WHAT IS REQUIRED:
Starting with the line that contains "wire z55_43 = z55_51 & z50_48 & z47_43;", reproduce each line through the end of the entries exactly as written.

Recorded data
>>>

Context: an optimization exercise on an open-source flow, tuned for small area, a short achievable clock period and few clock cycles. The choices shown serve that exercise and are no tape-out recipe. Only simulation tests tie the RTL to the original design; equivalence was not proved. Power figures rest on the tool's default switching activity, not on a simulated workload.

--- flow/config.mk ---
export PLATFORM = sky130hd
export DESIGN_NAME = monotonic_clock_overflow_tracker
export DESIGN_NICKNAME = monotonic_clock_overflow_tracker
export VERILOG_FILES = /design/flow/design.v
export SDC_FILE = /design/flow/constraint.sdc
export NUM_CORES = 4
export LEC_CHECK = 0
export CAP_MARGIN = 20
export CORE_MARGIN = 2
export CORE_UTILIZATION = 55
export CTS_CLUSTER_DIAMETER = 80
export CTS_CLUSTER_SIZE = 30
export SETUP_SLACK_MARGIN = 5
export SLEW_MARGIN = 20
export SYNTH_HIERARCHICAL = 1
--- flow/constraint.sdc ---
create_clock -name core_clock -period 10.0 [get_ports {clk}]
set_input_delay 2.0000 -clock core_clock [delete_from_list [all_inputs] [get_ports {clk}]]
set_output_delay 2.0000 -clock core_clock [all_outputs]
set_load 0.01 [all_outputs]
--- flow/design.v ---
module mcot_dec (
    input         go,
    input         in_src,
    input  [63:0] in_word,
    output [21:0] lc,         
    output [5:0]  le,         
    output [31:0] pin_sel,
    output [7:0]  h_sel
);
    wire [7:0] op = in_word[63:56];
    wire z55_51 = (in_word[55:51] == 5'd0);
    wire z50_48 = (in_word[50:48] == 3'd0);
    wire z47_43 = (in_word[47:43] == 5'd0);
    wire z42_41 = (in_word[42:41] == 2'd0);
    wire z40    = ~in_word[40];
    wire z39_37 = (in_word[39:37] == 3'd0);
    wire z36_32 = (in_word[36:32] == 5'd0);
    wire zd     = (in_word[31:0] == 32'd0);
    wire z55_43 = z55_51 & z50_48 & z47_43;
    wire z55_41 = z55_43 & z42_41;
    wire z55_40 = z55_41 & z40;
    wire fz_d  = z55_40 & z39_37 & z36_32;
    wire fz_z  = fz_d & zd;
    wire fz_c  = z55_41 & z39_37 & z36_32;
    wire fz_h  = z55_40 & zd;
    wire fz_hd = z55_40;
    wire fz_p  = z55_40 & z39_37 & zd;
    wire fz_pc = z55_41 & zd & ~(in_word[39] & in_word[38]);
    wire fz_pw = z55_41 & z39_37 & zd;
    wire fz_pa = z55_51 & z47_43 & z40 & z39_37 & ~z42_41;
    wire fz_ep = z55_43 & z40 & z39_37 & zd & (in_word[42] ^ in_word[41]);
    wire fz_f  = z55_41 & z39_37 & z36_32 & zd;
    wire cgo = go & ~in_src;
    wire ego = go & in_src;
    assign lc[0]  = cgo & (op == 8'h10) & fz_z;
    assign lc[1]  = cgo & (op == 8'h11) & fz_z;
    assign lc[2]  = cgo & (op == 8'h12) & fz_z;
    assign lc[3]  = cgo & (op == 8'h13) & fz_c;
    assign lc[4]  = cgo & (op == 8'h14) & fz_z;
    assign lc[5]  = cgo & (op == 8'h20) & fz_z;
    assign lc[6]  = cgo & (op == 8'h21) & fz_d;
    assign lc[7]  = cgo & (op == 8'h30) & fz_d;
    assign lc[8]  = cgo & (op == 8'h31) & fz_d;
    assign lc[9]  = cgo & (op == 8'h40) & fz_d;
    assign lc[10] = cgo & (op == 8'h41) & fz_hd;
    assign lc[11] = cgo & (op == 8'h42) & fz_h;
    assign lc[12] = cgo & (op == 8'h43) & fz_h;
    assign lc[13] = cgo & (op == 8'h44) & fz_z;
    assign lc[14] = cgo & (op == 8'h45) & fz_d;
    assign lc[15] = cgo & (op == 8'h50) & fz_pc;
    assign lc[16] = cgo & (op == 8'h51) & fz_pa;
    assign lc[17] = cgo & (op == 8'h52) & fz_p;
    assign lc[18] = cgo & (op == 8'h53) & fz_pw;
    assign lc[19] = cgo & (op == 8'h54) & fz_p;
    assign lc[20] = cgo & (op == 8'h55) & fz_p;
    assign lc[21] = cgo & (op == 8'h56) & fz_p;
    assign le[0] = ego & (op == 8'hE0) & fz_z;
    assign le[1] = ego & (op == 8'hE1) & fz_z;
    assign le[2] = ego & (op == 8'hE2) & fz_ep;
    assign le[3] = ego & (op == 8'hE3) & fz_pw;
    assign le[4] = ego & (op == 8'hE4) & fz_f;
    assign le[5] = ego & (op == 8'hEF) & fz_z;
    assign pin_sel = 32'd1 << in_word[36:32];
    assign h_sel   = (in_word[39:35] == 5'd0) ? (8'd1 << in_word[34:32]) : 8'd0;
endmodule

<<<

PROBLEM SOLUTION:
    wire z55_43 = z55_51 & z50_48 & z47_43;
    wire z55_41 = z55_43 & z42_41;
    wire z55_40 = z55_41 & z40;
    wire fz_d  = z55_40 & z39_37 & z36_32;
    wire fz_z  = fz_d & zd;
    wire fz_c  = z55_41 & z39_37 & z36_32;
    wire fz_h  = z55_40 & zd;
    wire fz_hd = z55_40;
    wire fz_p  = z55_40 & z39_37 & zd;
    wire fz_pc = z55_41 & zd & ~(in_word[39] & in_word[38]);
    wire fz_pw = z55_41 & z39_37 & zd;
    wire fz_pa = z55_51 & z47_43 & z40 & z39_37 & ~z42_41;
    wire fz_ep = z55_43 & z40 & z39_37 & zd & (in_word[42] ^ in_word[41]);
    wire fz_f  = z55_41 & z39_37 & z36_32 & zd;
    wire cgo = go & ~in_src;
    wire ego = go & in_src;
    assign lc[0]  = cgo & (op == 8'h10) & fz_z;
    assign lc[1]  = cgo & (op == 8'h11) & fz_z;
    assign lc[2]  = cgo & (op == 8'h12) & fz_z;
    assign lc[3]  = cgo & (op == 8'h13) & fz_c;
    assign lc[4]  = cgo & (op == 8'h14) & fz_z;
    assign lc[5]  = cgo & (op == 8'h20) & fz_z;
    assign lc[6]  = cgo & (op == 8'h21) & fz_d;
    assign lc[7]  = cgo & (op == 8'h30) & fz_d;
    assign lc[8]  = cgo & (op == 8'h31) & fz_d;
    assign lc[9]  = cgo & (op == 8'h40) & fz_d;
    assign lc[10] = cgo & (op == 8'h41) & fz_hd;
    assign lc[11] = cgo & (op == 8'h42) & fz_h;
    assign lc[12] = cgo & (op == 8'h43) & fz_h;
    assign lc[13] = cgo & (op == 8'h44) & fz_z;
    assign lc[14] = cgo & (op == 8'h45) & fz_d;
    assign lc[15] = cgo & (op == 8'h50) & fz_pc;
    assign lc[16] = cgo & (op == 8'h51) & fz_pa;
    assign lc[17] = cgo & (op == 8'h52) & fz_p;
    assign lc[18] = cgo & (op == 8'h53) & fz_pw;
    assign lc[19] = cgo & (op == 8'h54) & fz_p;
    assign lc[20] = cgo & (op == 8'h55) & fz_p;
    assign lc[21] = cgo & (op == 8'h56) & fz_p;
    assign le[0] = ego & (op == 8'hE0) & fz_z;
    assign le[1] = ego & (op == 8'hE1) & fz_z;
    assign le[2] = ego & (op == 8'hE2) & fz_ep;
    assign le[3] = ego & (op == 8'hE3) & fz_pw;
    assign le[4] = ego & (op == 8'hE4) & fz_f;
    assign le[5] = ego & (op == 8'hEF) & fz_z;
    assign pin_sel = 32'd1 << in_word[36:32];
    assign h_sel   = (in_word[39:35] == 5'd0) ? (8'd1 << in_word[34:32]) : 8'd0;
endmodule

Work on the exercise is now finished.